I feel my brow furrow, then smooth when it all clicks.  “You don’t screen the people you find attractive,” I finish quietly, finding myself nodding.  “You try to find physical attraction with the ones you already know are undateable.”    

“Bingo.  And, theoretically speaking, that should be easy.  Everyone knows multiple people like that: ones they’d absolutely, never, ever end up with.”    

My throat’s gone dry again.  I finish my drink and stare at the leaves and dried fruit pieces clinging to the sides.  “But what if they’re looking for those things in you?”    

“They won’t.”  He gives me a quick glance, and the straightest face.  “A spark only happens both ways.”    

I can’t help my laugh.  “I’ve coached too many friends through breakups to agree with you on that one.”    

“True sparks,” he clarifies.  “Anything unrequited, that’s not a spark.  That isn’t love.  It’s a crush—just something to get over.”  He pauses and gets quiet again.  “No matter how much they feel like the real deal.”    

The air has that charge again.  I feel it travel to every filament of my hair, all over my body.    

“That’s what you screen for,” he says, folding his arms and sitting back, exhaustion softening his features.  “Someone who’s in it for the exact same reasons you are.  Just sex.  A connection from the waist down, and nothing more.”    

“Sounds like us.”    

Damn the liquor burning up my veins.  Damn this late, soul-draining night for making me so honest, and a generous dose of say-it-like-it-is from my father.    

Damn Landon’s mathematically perfect face and those eyes that make me act like I’ve never seen blue before.    

I wish I could fold my tongue up into origami and lock it away where it couldn’t cause any more damage, but the way he stares at me nixes that plan.  I start rambling.  “I meant...not that you find me—  It’s just that you’d fall into that category, for me at least, of knowing nothing could ever....  But I guess that’s a bad example, really, because of the history there—”    

“No, that’s...that’s a good example.”  Landon sits up straight and clears his throat again, pushing his hand through his hair.  I’m glad he grew it out since high school, even if I wish I didn’t notice how much better it suits his face.  How it almost softens all those harsh, calculated lines.  “You and I wouldn’t end up together, for a lot of reasons, one of which is simply that...we wouldn’t want to.”    

He looks at me again, and it takes me a beat too long to realize he’s waiting for my agreement.  I nod a little too eagerly.    

“So,” he finishes, “it’d just be a question of sexual attraction.”    

“Hmm.”  I nod again. A good example. But not a good idea.    

So why is it starting to feel like one?    

Landon would be a god-awful boyfriend.  All rules and protocol and painful memories I still can’t make sense of.  He wasn’t even a good friend, by the end of things.  And what I know of him now, none of that has changed.    

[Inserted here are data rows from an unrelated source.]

==> ./design.v <==
module Altera_UP_I2C_LCM_Auto_Initialize (
	clk,
	reset,
	clear_error,
	ack,
	transfer_complete,
	data_out,
	data_size,
	transfer_data,
	send_start_bit,
	send_stop_bit,
	auto_init_complete,
	auto_init_error
);
	parameter LCM_INPUT_FORMAT_UB			= 8'h00;
	parameter LCM_INPUT_FORMAT_LB			= 8'h01;
	parameter LCM_POWER						= 8'h3F;
	parameter LCM_DIRECTION_AND_PHASE		= 8'h17;
	parameter LCM_HORIZONTAL_START_POSITION	= 8'h18;
	parameter LCM_VERTICAL_START_POSITION	= 8'h08;
	parameter LCM_ENB_NEGATIVE_POSITION		= 8'h00;
	parameter LCM_GAIN_OF_CONTRAST			= 8'h20;
	parameter LCM_R_GAIN_OF_SUB_CONTRAST	= 8'h20;
	parameter LCM_B_GAIN_OF_SUB_CONTRAST	= 8'h20;
	parameter LCM_OFFSET_OF_BRIGHTNESS		= 8'h10;
	parameter LCM_VCOM_HIGH_LEVEL			= 8'h3F;
	parameter LCM_VCOM_LOW_LEVEL			= 8'h3F;
	parameter LCM_PCD_HIGH_LEVEL			= 8'h2F;
	parameter LCM_PCD_LOW_LEVEL				= 8'h2F;
	parameter LCM_GAMMA_CORRECTION_0		= 8'h98;
	parameter LCM_GAMMA_CORRECTION_1		= 8'h9A;
	parameter LCM_GAMMA_CORRECTION_2		= 8'hA9;
	parameter LCM_GAMMA_CORRECTION_3		= 8'h99;
	parameter LCM_GAMMA_CORRECTION_4		= 8'h08;
	input clk;
	input reset;
	input clear_error;
	input ack;
	input transfer_complete;
	output reg [7:0] data_out;
	output reg [2:0] data_size;
	output reg transfer_data;
	output reg send_start_bit;
	output reg send_stop_bit;
	output auto_init_complete;
	output reg auto_init_error;
	localparam	AUTO_STATE_0_CHECK_STATUS		= 3'h0,
				AUTO_STATE_1_SEND_START_BIT		= 3'h1,
				AUTO_STATE_2_TRANSFER_BYTE_0	= 3'h2,
				AUTO_STATE_3_TRANSFER_BYTE_1	= 3'h3,
				AUTO_STATE_4_WAIT				= 3'h4,
				AUTO_STATE_5_SEND_STOP_BIT		= 3'h5,
				AUTO_STATE_6_INCREASE_COUNTER	= 3'h6,
				AUTO_STATE_7_DONE				= 3'h7;
	localparam	MIN_ROM_ADDRESS	= 5'h00;
	localparam	MAX_ROM_ADDRESS	= 5'h14;
	wire change_state;
	wire finished_auto_init;
	reg [4:0] rom_address_counter;
	reg [13:0] rom_data;
	reg [2:0] ns_i2c_auto_init;
	reg [2:0] s_i2c_auto_init;
	always @(posedge clk)
	begin
		if (reset == 1'b1)
			s_i2c_auto_init <= AUTO_STATE_0_CHECK_STATUS;
		else
			s_i2c_auto_init <= ns_i2c_auto_init;
	end  
	always @(*)
	begin
		ns_i2c_auto_init = AUTO_STATE_0_CHECK_STATUS;
		case (s_i2c_auto_init)
		AUTO_STATE_0_CHECK_STATUS:
			begin
				if (finished_auto_init == 1'b1)
					ns_i2c_auto_init = AUTO_STATE_7_DONE;
				else
					ns_i2c_auto_init = AUTO_STATE_1_SEND_START_BIT;
			end  
		AUTO_STATE_1_SEND_START_BIT:
			begin
				if (transfer_complete == 1'b1)
					ns_i2c_auto_init = AUTO_STATE_2_TRANSFER_BYTE_0;
				else
					ns_i2c_auto_init = AUTO_STATE_1_SEND_START_BIT;
			end  
		AUTO_STATE_2_TRANSFER_BYTE_0:
			begin
				if (change_state == 1'b1)
					ns_i2c_auto_init = AUTO_STATE_3_TRANSFER_BYTE_1;
				else
					ns_i2c_auto_init = AUTO_STATE_2_TRANSFER_BYTE_0;
			end  
		AUTO_STATE_3_TRANSFER_BYTE_1:
			begin
				if (change_state == 1'b1)
					ns_i2c_auto_init = AUTO_STATE_4_WAIT;
				else
					ns_i2c_auto_init = AUTO_STATE_3_TRANSFER_BYTE_1;
			end  
		AUTO_STATE_4_WAIT:
			begin
				if (transfer_complete == 1'b0)
					ns_i2c_auto_init = AUTO_STATE_5_SEND_STOP_BIT;
				else
					ns_i2c_auto_init = AUTO_STATE_4_WAIT;
			end  
		AUTO_STATE_5_SEND_STOP_BIT:
			begin
				if (transfer_complete == 1'b1)
					ns_i2c_auto_init = AUTO_STATE_6_INCREASE_COUNTER;
				else
					ns_i2c_auto_init = AUTO_STATE_5_SEND_STOP_BIT;
			end  
		AUTO_STATE_6_INCREASE_COUNTER:
			begin
				ns_i2c_auto_init = AUTO_STATE_0_CHECK_STATUS;
			end  
		AUTO_STATE_7_DONE:
			begin
				ns_i2c_auto_init = AUTO_STATE_7_DONE;
			end  
		default:
			begin
				ns_i2c_auto_init = AUTO_STATE_0_CHECK_STATUS;
			end  
		endcase  
	end  
	always @(posedge clk)
	begin
		if (reset == 1'b1)
			data_out <= 8'h00;
		else if (s_i2c_auto_init == AUTO_STATE_1_SEND_START_BIT)
			data_out <= {1'b0, rom_data[13: 8], 1'b0};
		else if (s_i2c_auto_init == AUTO_STATE_3_TRANSFER_BYTE_1)
			data_out <= rom_data[ 7: 0];
	end  
	always @(posedge clk)
	begin
		if (reset == 1'b1)
			data_size <= 3'h0;
		else if (s_i2c_auto_init == AUTO_STATE_1_SEND_START_BIT)
			data_size <= 3'h6;
		else if (s_i2c_auto_init == AUTO_STATE_3_TRANSFER_BYTE_1)
			data_size <= 3'h7;
	end  
	always @(posedge clk)
	begin
		if (reset == 1'b1) 
			transfer_data <= 1'b0;
		else if (transfer_complete == 1'b1)
			transfer_data <= 1'b0;
		else if (s_i2c_auto_init == AUTO_STATE_2_TRANSFER_BYTE_0)
			transfer_data <= 1'b1;
		else if (s_i2c_auto_init == AUTO_STATE_3_TRANSFER_BYTE_1)
			transfer_data <= 1'b1;
	end  
	always @(posedge clk)
	begin
		if (reset == 1'b1)
			send_start_bit <= 1'b0;
		else if (transfer_complete == 1'b1)
			send_start_bit <= 1'b0;
		else if (s_i2c_auto_init == AUTO_STATE_1_SEND_START_BIT)
			send_start_bit <= 1'b1;
	end  
	always @(posedge clk)
	begin
		if (reset == 1'b1)
			send_stop_bit <= 1'b0;
		else if (transfer_complete == 1'b1)
			send_stop_bit <= 1'b0;
		else if (s_i2c_auto_init == AUTO_STATE_5_SEND_STOP_BIT)
			send_stop_bit <= 1'b1;
	end  
	always @(posedge clk)
	begin
		if (reset == 1'b1)
			auto_init_error <= 1'b0;
		else if (clear_error == 1'b1)
			auto_init_error <= 1'b0;
		else if ((s_i2c_auto_init == AUTO_STATE_6_INCREASE_COUNTER) & ack)
			auto_init_error <= 1'b1;
	end  
	always @(posedge clk)
	begin
		if (reset == 1'b1)
			rom_address_counter <= MIN_ROM_ADDRESS;
		else if (s_i2c_auto_init == AUTO_STATE_6_INCREASE_COUNTER)
			rom_address_counter <= rom_address_counter + 5'h01;
	end  
	assign auto_init_complete = (s_i2c_auto_init == AUTO_STATE_7_DONE);
	assign change_state	= transfer_complete & transfer_data;
	assign finished_auto_init = (rom_address_counter == MAX_ROM_ADDRESS);
	always @(*)
	begin
		case (rom_address_counter)
		0		: rom_data <= {6'h02, LCM_INPUT_FORMAT_UB};
		1		: rom_data <= {6'h03, LCM_INPUT_FORMAT_LB};
		2		: rom_data <= {6'h04, LCM_POWER};
		3		: rom_data <= {6'h05, LCM_DIRECTION_AND_PHASE};
		4		: rom_data <= {6'h06, LCM_HORIZONTAL_START_POSITION};
		5		: rom_data <= {6'h07, LCM_VERTICAL_START_POSITION};
		6		: rom_data <= {6'h08, LCM_ENB_NEGATIVE_POSITION};
		7		: rom_data <= {6'h09, LCM_GAIN_OF_CONTRAST};
		8		: rom_data <= {6'h0A, LCM_R_GAIN_OF_SUB_CONTRAST};
		9		: rom_data <= {6'h0B, LCM_B_GAIN_OF_SUB_CONTRAST};
		10		: rom_data <= {6'h0C, LCM_OFFSET_OF_BRIGHTNESS};
		11		: rom_data <= {6'h10, LCM_VCOM_HIGH_LEVEL};
		12		: rom_data <= {6'h11, LCM_VCOM_LOW_LEVEL};
		13		: rom_data <= {6'h12, LCM_PCD_HIGH_LEVEL};
		14		: rom_data <= {6'h13, LCM_PCD_LOW_LEVEL};
		15		: rom_data <= {6'h14, LCM_GAMMA_CORRECTION_0};
		16		: rom_data <= {6'h15, LCM_GAMMA_CORRECTION_1};
		17		: rom_data <= {6'h16, LCM_GAMMA_CORRECTION_2};
		18		: rom_data <= {6'h17, LCM_GAMMA_CORRECTION_3};
		19		: rom_data <= {6'h18, LCM_GAMMA_CORRECTION_4};
		default	: rom_data <= 14'h0000;
		endcase  
	end  
endmodule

As for the sexual attraction element...I could see that.  I could definitely see that.  He's achingly attractive—emphasis on “ache,” because it physically hurts to look at him and ignore the burn between my legs, and that crash-cart flutter in my chest.    

I don’t want Landon Dune.  He doesn’t want me.  That will never change.    

And that’s exactly why he’d be the perfect guy to get in my bed.